(Collected data entries)

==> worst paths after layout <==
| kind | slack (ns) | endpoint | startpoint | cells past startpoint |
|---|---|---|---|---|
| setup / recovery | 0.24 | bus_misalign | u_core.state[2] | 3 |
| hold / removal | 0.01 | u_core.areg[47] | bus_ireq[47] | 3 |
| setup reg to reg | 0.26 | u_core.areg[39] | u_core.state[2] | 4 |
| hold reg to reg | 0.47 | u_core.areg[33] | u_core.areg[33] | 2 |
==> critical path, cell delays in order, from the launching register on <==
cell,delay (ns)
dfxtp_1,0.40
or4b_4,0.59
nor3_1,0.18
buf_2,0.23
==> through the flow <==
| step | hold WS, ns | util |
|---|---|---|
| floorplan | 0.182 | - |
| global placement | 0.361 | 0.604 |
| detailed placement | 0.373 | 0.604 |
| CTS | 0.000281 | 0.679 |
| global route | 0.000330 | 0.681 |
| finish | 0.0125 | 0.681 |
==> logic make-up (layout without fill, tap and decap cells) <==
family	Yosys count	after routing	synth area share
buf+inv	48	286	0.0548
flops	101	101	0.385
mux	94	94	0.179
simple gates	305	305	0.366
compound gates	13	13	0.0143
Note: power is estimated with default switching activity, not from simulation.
--- config.mk ---
export PLATFORM = sky130hd
export DESIGN_NAME = grf_wb_arbiter
export DESIGN_NICKNAME = d
export VERILOG_FILES = /design/src/rtl/cpu_pkg.sv /design/src/rtl/wb_fifo.sv /design/src/rtl/grf_wb_arbiter.sv
export SDC_FILE = /design/constraint.sdc
export NUM_CORES = 1
export LEC_CHECK = 0
export ABC_AREA = 1
export BUFFER_PORTS_ARGS = -buffer_cell sky130_fd_sc_hd__buf_2
export CORE_MARGIN = 8
export CORE_UTILIZATION = 52
export DETAILED_ROUTE_END_ITERATION = 10
export GPL_TIMING_DRIVEN = 0
export HOLD_SLACK_MARGIN = 0.12
export PLACE_DENSITY = 0.81
export SLEW_MARGIN = 5
export SYNTH_ARGS = -nofsm -noshare
export SYNTH_HDL_FRONTEND = slang
export SYNTH_SLANG_ARGS = --single-unit
--- constraint.sdc ---
create_clock -name clk -period 13.5 [get_ports clk]
set_clock_uncertainty 0.1 [all_clocks]
set_input_delay 4.05 -clock clk [delete_from_list [all_inputs] [get_ports clk]]
set_output_delay 4.05 -clock clk [all_outputs]
set_load 0.01 [all_outputs]
--- src/rtl/cpu_pkg.sv ---
// Shared types and constants for the register-file write side.
//   XLEN     : datapath width
//   REG_W    : register index width
//   NUM_REGS : architectural register count
//   wb_req_t : one buffered write-back request (pc, destination, data, live flag)
package cpu_pkg;

    localparam int unsigned XLEN     = 32;
    localparam int unsigned REG_W    = 5;
    localparam int unsigned NUM_REGS = 32;

    // 'reg' is a keyword, so the destination field is named regno.
    typedef struct packed {
        logic [XLEN-1:0]  pc;
        logic [REG_W-1:0] regno;
        logic [XLEN-1:0]  data;
        logic             live;
    } wb_req_t;

    function automatic logic [NUM_REGS-1:0] reg_onehot(input logic [REG_W-1:0] r);
        logic [NUM_REGS-1:0] v;
        v    = '0;
        v[r] = 1'b1;
        return v;
    endfunction

endpackage

--- src/rtl/wb_fifo.sv ---
// Circular buffer of multi-cycle write-back requests.
//   clk, reset            : clock, asynchronous active-high reset
//   push, push_req        : enqueue a request (ignored when full)
//   pop                   : dequeue the head (ignored when empty)
//   kill_en, kill_reg     : clear live on every entry (and on a same-cycle push) targeting kill_reg
//   head                  : current head entry
//   full, empty           : occupancy flags
//   entry_live, entry_reg : per-slot live flags and destinations for pending computation
module wb_fifo
    import cpu_pkg::*;
#(
    parameter int unsigned DEPTH = 4
) (
    input  logic                        clk,
    input  logic                        reset,
    input  logic                        push,
    input  wb_req_t                     push_req,
    input  logic                        pop,
    input  logic                        kill_en,
    input  logic [REG_W-1:0]            kill_reg,
    output wb_req_t                     head,
    output logic                        full,
    output logic                        empty,
    output logic [DEPTH-1:0]            entry_live,
    output logic [DEPTH-1:0][REG_W-1:0] entry_reg
);

    localparam int unsigned AW = $clog2(DEPTH);

    wb_req_t [DEPTH-1:0] mem_q, mem_d;
    logic [AW-1:0]       wr_ptr_q, wr_ptr_d;
    logic [AW-1:0]       rd_ptr_q, rd_ptr_d;
    logic [AW:0]         count_q, count_d;
    logic                push_ok, pop_ok;

    assign full  = (count_q == (AW+1)'(DEPTH));
    assign empty = (count_q == '0);
    assign head  = mem_q[rd_ptr_q];

    // A push is allowed into a full buffer only when the head leaves in the same cycle.
    assign push_ok = push && (!full || pop_ok);
    assign pop_ok  = pop && !empty;

    always_comb begin
        mem_d    = mem_q;
        wr_ptr_d = wr_ptr_q;
        rd_ptr_d = rd_ptr_q;

        if (kill_en) begin
            for (int i = 0; i < DEPTH; i++) begin
                if (mem_q[i].regno == kill_reg) begin
                    mem_d[i].live = 1'b0;
                end
            end
        end

        // Popped slots drop live so that only occupied slots can contribute to pending.
        if (pop_ok) begin
            mem_d[rd_ptr_q].live = 1'b0;
            rd_ptr_d             = rd_ptr_q + AW'(1);
        end

        // Push is applied last: it may reuse the slot just popped.
        if (push_ok) begin
            mem_d[wr_ptr_q] = push_req;
            if (kill_en && (push_req.regno == kill_reg)) begin
                mem_d[wr_ptr_q].live = 1'b0;
            end
            wr_ptr_d = wr_ptr_q + AW'(1);
        end

        count_d = count_q + (AW+1)'(push_ok) - (AW+1)'(pop_ok);
    end

    always_ff @(posedge clk or posedge reset) begin
        if (reset) begin
            mem_q    <= '0;
            wr_ptr_q <= '0;
            rd_ptr_q <= '0;
            count_q  <= '0;
        end else begin
            mem_q    <= mem_d;
            wr_ptr_q <= wr_ptr_d;
            rd_ptr_q <= rd_ptr_d;
            count_q  <= count_d;
        end
    end

    always_comb begin
        entry_live = '0;
        entry_reg  = '0;
        for (int i = 0; i < DEPTH; i++) begin
            entry_live[i] = mem_q[i].live;
            entry_reg[i]  = mem_q[i].regno;
        end
    end

endmodule

--- src/rtl/grf_wb_arbiter.sv ---
// Register-file write-port arbiter. The W-stage always wins; multi-cycle results are buffered
// and drain when the pipeline has no write. A pipeline write kills older buffered writes to
// the same register.
//   clk, reset                             : clock, asynchronous active-high reset
//   pipe_we/pipe_pc/pipe_reg/pipe_data     : W-stage write request
//   mc_valid/mc_ready/mc_pc/mc_reg/mc_data : multi-cycle completion handshake
//   writeEnable/PCReg/writeReg/writeData   : registered register-file write port
//   pending                                : per-register outstanding buffered write (bit 0 tied low)
//   wb_stall_req                           : buffer full, hold W-stage issue
module grf_wb_arbiter
    import cpu_pkg::*;
#(
    parameter int unsigned DEPTH = 4
) (
    input  logic                clk,
    input  logic                reset,
    input  logic                pipe_we,
    input  logic [XLEN-1:0]     pipe_pc,
    input  logic [REG_W-1:0]    pipe_reg,
    input  logic [XLEN-1:0]     pipe_data,
    input  logic                mc_valid,
    output logic                mc_ready,
    input  logic [XLEN-1:0]     mc_pc,
    input  logic [REG_W-1:0]    mc_reg,
    input  logic [XLEN-1:0]     mc_data,
    output logic                writeEnable,
    output logic [XLEN-1:0]     PCReg,
    output logic [REG_W-1:0]    writeReg,
    output logic [XLEN-1:0]     writeData,
    output logic [NUM_REGS-1:0] pending,
    output logic                wb_stall_req
);

    wb_req_t                     fifo_head;
    wb_req_t                     push_req;
    logic                        fifo_full, fifo_empty;
    logic                        fifo_push, fifo_pop, kill_en;
    logic [DEPTH-1:0]            entry_live;
    logic [DEPTH-1:0][REG_W-1:0] entry_reg;

    logic                we_q, we_d;
    logic [XLEN-1:0]     pc_q, pc_d;
    logic [REG_W-1:0]    reg_q, reg_d;
    logic [XLEN-1:0]     data_q, data_d;

    assign mc_ready     = !fifo_full;
    assign wb_stall_req = fifo_full;

    assign fifo_push = mc_valid && mc_ready;
    // The head drains (live or killed) in any cycle the W-stage is not writing.
    assign fifo_pop  = !pipe_we && !fifo_empty;
    // $0 writes never supersede anything.
    assign kill_en   = pipe_we && (pipe_reg != '0);

    assign push_req = '{pc: mc_pc, regno: mc_reg, data: mc_data, live: 1'b1};

    wb_fifo #(
        .DEPTH(DEPTH)
    ) u_fifo (
        .clk       (clk),
        .reset     (reset),
        .push      (fifo_push),
        .push_req  (push_req),
        .pop       (fifo_pop),
        .kill_en   (kill_en),
        .kill_reg  (pipe_reg),
        .head      (fifo_head),
        .full      (fifo_full),
        .empty     (fifo_empty),
        .entry_live(entry_live),
        .entry_reg (entry_reg)
    );

    always_comb begin
        we_d   = 1'b0;
        pc_d   = pc_q;
        reg_d  = reg_q;
        data_d = data_q;
        if (pipe_we) begin
            we_d   = 1'b1;
            pc_d   = pipe_pc;
            reg_d  = pipe_reg;
            data_d = pipe_data;
        end else if (!fifo_empty && fifo_head.live) begin
            we_d   = 1'b1;
            pc_d   = fifo_head.pc;
            reg_d  = fifo_head.regno;
            data_d = fifo_head.data;
        end
    end

    always_ff @(posedge clk or posedge reset) begin
        if (reset) begin
            we_q   <= 1'b0;
            pc_q   <= '0;
            reg_q  <= '0;
            data_q <= '0;
        end else begin
            we_q   <= we_d;
            pc_q   <= pc_d;
            reg_q  <= reg_d;
            data_q <= data_d;
        end
    end

    assign writeEnable = we_q;
    assign PCReg       = pc_q;
    assign writeReg    = reg_q;
    assign writeData   = data_q;

    always_comb begin
        pending = '0;
        for (int i = 0; i < DEPTH; i++) begin
            if (entry_live[i]) begin
                pending = pending | reg_onehot(entry_reg[i]);
            end
        end
        pending[0] = 1'b0;
    end

endmodule
==> results of run 1 <==
power breakdown:
| group | leakage, nW | total [W] | internal (W) | switching [W] |
|---|---|---|---|---|
| clock network | 0.612 | 0.00104 | 0.000619 | 0.000424 |
| registers | 4.46 | 0.00187 | 0.00157 | 0.000294 |
| logic | 6.64 | 0.00224 | 0.000739 | 0.00150 |
| total | 11.7 | 0.00515 | 0.00293 | 0.00222 |
layer usage:
layer	GRT usage	vias to the layer above
met4	0.1146	2
met5	0	-
met2	0.4482	934
met1	0.3753	8378
li1	-	8291
met3	0.06197	147
synth_stat cells (all sizes together):
cell / number
nand2: 1463
a21oi: 10
inv: 59
nand4: 2
xnor2: 7
conb: 1
o21ai: 30
dfrtp: 357
clkbuf: 29
ha: 10
o221ai: 10
xor2: 8
nand3: 269
or2: 22
o22ai: 41
nor2: 29
fa: 1
nand3b: 1
buf: 118
logic make-up after synthesis:
| logic type | after synthesis | synth area share |
|---|---|---|
| buffers and inverters | 206 | 0.05164 |
| flip-flops | 357 | 0.5016 |
| other | 1 | 0.0002106 |
| AO/OA/AOI/OAI | 91 | 0.03056 |
| adder cells (fa/ha/maj) | 11 | 0.008150 |
| XOR/XNOR | 15 | 0.007377 |
| AND/OR/NAND/NOR | 1786 | 0.4004 |
how the worst max path moves through the flow:
| stage | slack [ns] | to |
|---|---|---|
| after global placement | 2.54 | PCReg[15]$_DFFE_PP0P_ |
| after detailed placement | 7.17 | u_fifo.count_q[1]$_DFF_PP0_ |
| after floorplan | 4.57 | PCReg[0]$_DFFE_PP0P_ |
| after global routing | 7.17 | pending[26] |
| after CTS | 7.29 | pending[26] |
| final | 7.28 | pending[26] |
cells in the final DEF (no fill, tap or decap), types with 10 or more instances in the layout:
| master | Yosys | routed |
|---|---|---|
| or2_2 | 22 | 22 |
| clkbuf_16 | 0 | 38 |
| nand3_1 | 264 | 264 |
| nor2_1 | 29 | 29 |
| buf_1 | 23 | 23 |
| ha_1 | 10 | 10 |
| o21ai_0 | 30 | 30 |
| a21oi_1 | 10 | 10 |
| dfrtp_1 | 357 | 357 |
| nand2_1 | 1462 | 1462 |
| o22ai_1 | 41 | 41 |
| o221ai_1 | 10 | 10 |
| buf_2 | 87 | 326 |
| clkbuf_1 | 29 | 37 |
| inv_1 | 52 | 51 |
## src/rtl/axa_undo_ctrl.sv

```systemverilog
// Undo-stack controller and direction sequencer for the AXA pipeline.
// Owns the circular undo stack and the forward/reverse execution flag.
module axa_undo_ctrl #(
  parameter int unsigned DEPTH_LOG2 = 4,
  parameter int unsigned W          = 16
) (
  input  logic                  clk,
  input  logic                  reset,
  input  logic                  push_req,
  input  logic [W-1:0]          push_data,
  output logic                  push_ack,
  input  logic                  pop_req,
  output logic                  pop_valid,
  output logic [W-1:0]          pop_data,
  input  logic [DEPTH_LOG2-1:0] peek_off,
  output logic [W-1:0]          peek_data,
  output logic                  peek_bad,
  input  logic                  flip_req,
  input  logic                  pipe_idle,
  output logic                  fwd,
  output logic                  stall,
  output logic [DEPTH_LOG2:0]   count,
  output logic                  empty,
  output logic                  full,
  output logic                  underflow
);

  localparam int unsigned DEPTH = 2 ** DEPTH_LOG2;
  localparam int unsigned PW    = DEPTH_LOG2;
  localparam int unsigned CW    = DEPTH_LOG2 + 1;

  typedef enum logic [1:0] {
    S_FWD     = 2'd0,
    S_DRAIN_R = 2'd1,
    S_REV     = 2'd2,
    S_DRAIN_F = 2'd3
  } state_t;

  state_t          state;
  state_t          state_nxt;
  logic [PW-1:0]   sp;
  logic [PW-1:0]   sp_m1;
  logic [PW-1:0]   peek_idx;
  logic [W-1:0]    mem [DEPTH];
  logic            pop_fire;

  // Direction state register
  always_ff @(posedge clk) begin
    if (reset) begin
      state <= S_FWD;
    end else begin
      state <= state_nxt;
    end
  end

  // Next-state and direction decode; drains only exit once the pipe is idle
  always_comb begin
    state_nxt = state;
    fwd       = 1'b1;
    stall     = 1'b0;
    push_ack  = 1'b0;
    pop_fire  = 1'b0;
    case (state)
      S_FWD: begin
        push_ack = push_req;
        if (flip_req) begin
          state_nxt = S_DRAIN_R;
        end
      end
      S_DRAIN_R: begin
        stall = 1'b1;
        if (pipe_idle) begin
          state_nxt = S_REV;
        end
      end
      S_REV: begin
        fwd      = 1'b0;
        pop_fire = pop_req;
        if (flip_req) begin
          state_nxt = S_DRAIN_F;
        end
      end
      S_DRAIN_F: begin
        fwd   = 1'b0;
        stall = 1'b1;
        if (pipe_idle) begin
          state_nxt = S_FWD;
        end
      end
      default: begin
        state_nxt = S_FWD;
      end
    endcase
  end

  assign sp_m1    = sp - PW'(1);
  assign empty    = (count == CW'(0));
  assign full     = (count == CW'(DEPTH));
  assign peek_idx = sp - peek_off - PW'(1);
  assign peek_data = mem[peek_idx];
  assign peek_bad  = ({1'b0, peek_off} >= count);

  // Stack pointer, occupancy and pop result; a full push overwrites the oldest entry
  always_ff @(posedge clk) begin
    if (reset) begin
      sp        <= '0;
      count     <= '0;
      pop_valid <= 1'b0;
      pop_data  <= '0;
      underflow <= 1'b0;
    end else begin
      pop_valid <= 1'b0;
      if (push_ack) begin
        sp <= sp + PW'(1);
        if (!full) begin
          count <= count + CW'(1);
        end
      end else if (pop_fire) begin
        pop_valid <= 1'b1;
        if (empty) begin
          pop_data  <= '0;
          underflow <= 1'b1;
        end else begin
          sp       <= sp_m1;
          count    <= count - CW'(1);
          pop_data <= mem[sp_m1];
        end
      end
    end
  end

  // Stack storage is deliberately left uninitialised by reset
  always_ff @(posedge clk) begin
    if (push_ack && !reset) begin
      mem[sp] <= push_data;
    end
  end

endmodule

```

## [Work instructions]
Repeat every line exactly, starting with the first line of the entries, and stop once the line containing "export SYNTH_ARGS = -nofsm -noshare" has been given.

## [Solution]
==> worst paths after layout <==
| kind | slack (ns) | endpoint | startpoint | cells past startpoint |
|---|---|---|---|---|
| setup / recovery | 0.24 | bus_misalign | u_core.state[2] | 3 |
| hold / removal | 0.01 | u_core.areg[47] | bus_ireq[47] | 3 |
| setup reg to reg | 0.26 | u_core.areg[39] | u_core.state[2] | 4 |
| hold reg to reg | 0.47 | u_core.areg[33] | u_core.areg[33] | 2 |
==> critical path, cell delays in order, from the launching register on <==
cell,delay (ns)
dfxtp_1,0.40
or4b_4,0.59
nor3_1,0.18
buf_2,0.23
==> through the flow <==
| step | hold WS, ns | util |
|---|---|---|
| floorplan | 0.182 | - |
| global placement | 0.361 | 0.604 |
| detailed placement | 0.373 | 0.604 |
| CTS | 0.000281 | 0.679 |
| global route | 0.000330 | 0.681 |
| finish | 0.0125 | 0.681 |
==> logic make-up (layout without fill, tap and decap cells) <==
family	Yosys count	after routing	synth area share
buf+inv	48	286	0.0548
flops	101	101	0.385
mux	94	94	0.179
simple gates	305	305	0.366
compound gates	13	13	0.0143
Note: power is estimated with default switching activity, not from simulation.
--- config.mk ---
export PLATFORM = sky130hd
export DESIGN_NAME = grf_wb_arbiter
export DESIGN_NICKNAME = d
export VERILOG_FILES = /design/src/rtl/cpu_pkg.sv /design/src/rtl/wb_fifo.sv /design/src/rtl/grf_wb_arbiter.sv
export SDC_FILE = /design/constraint.sdc
export NUM_CORES = 1
export LEC_CHECK = 0
export ABC_AREA = 1
export BUFFER_PORTS_ARGS = -buffer_cell sky130_fd_sc_hd__buf_2
export CORE_MARGIN = 8
export CORE_UTILIZATION = 52
export DETAILED_ROUTE_END_ITERATION = 10
export GPL_TIMING_DRIVEN = 0
export HOLD_SLACK_MARGIN = 0.12
export PLACE_DENSITY = 0.81
export SLEW_MARGIN = 5
export SYNTH_ARGS = -nofsm -noshare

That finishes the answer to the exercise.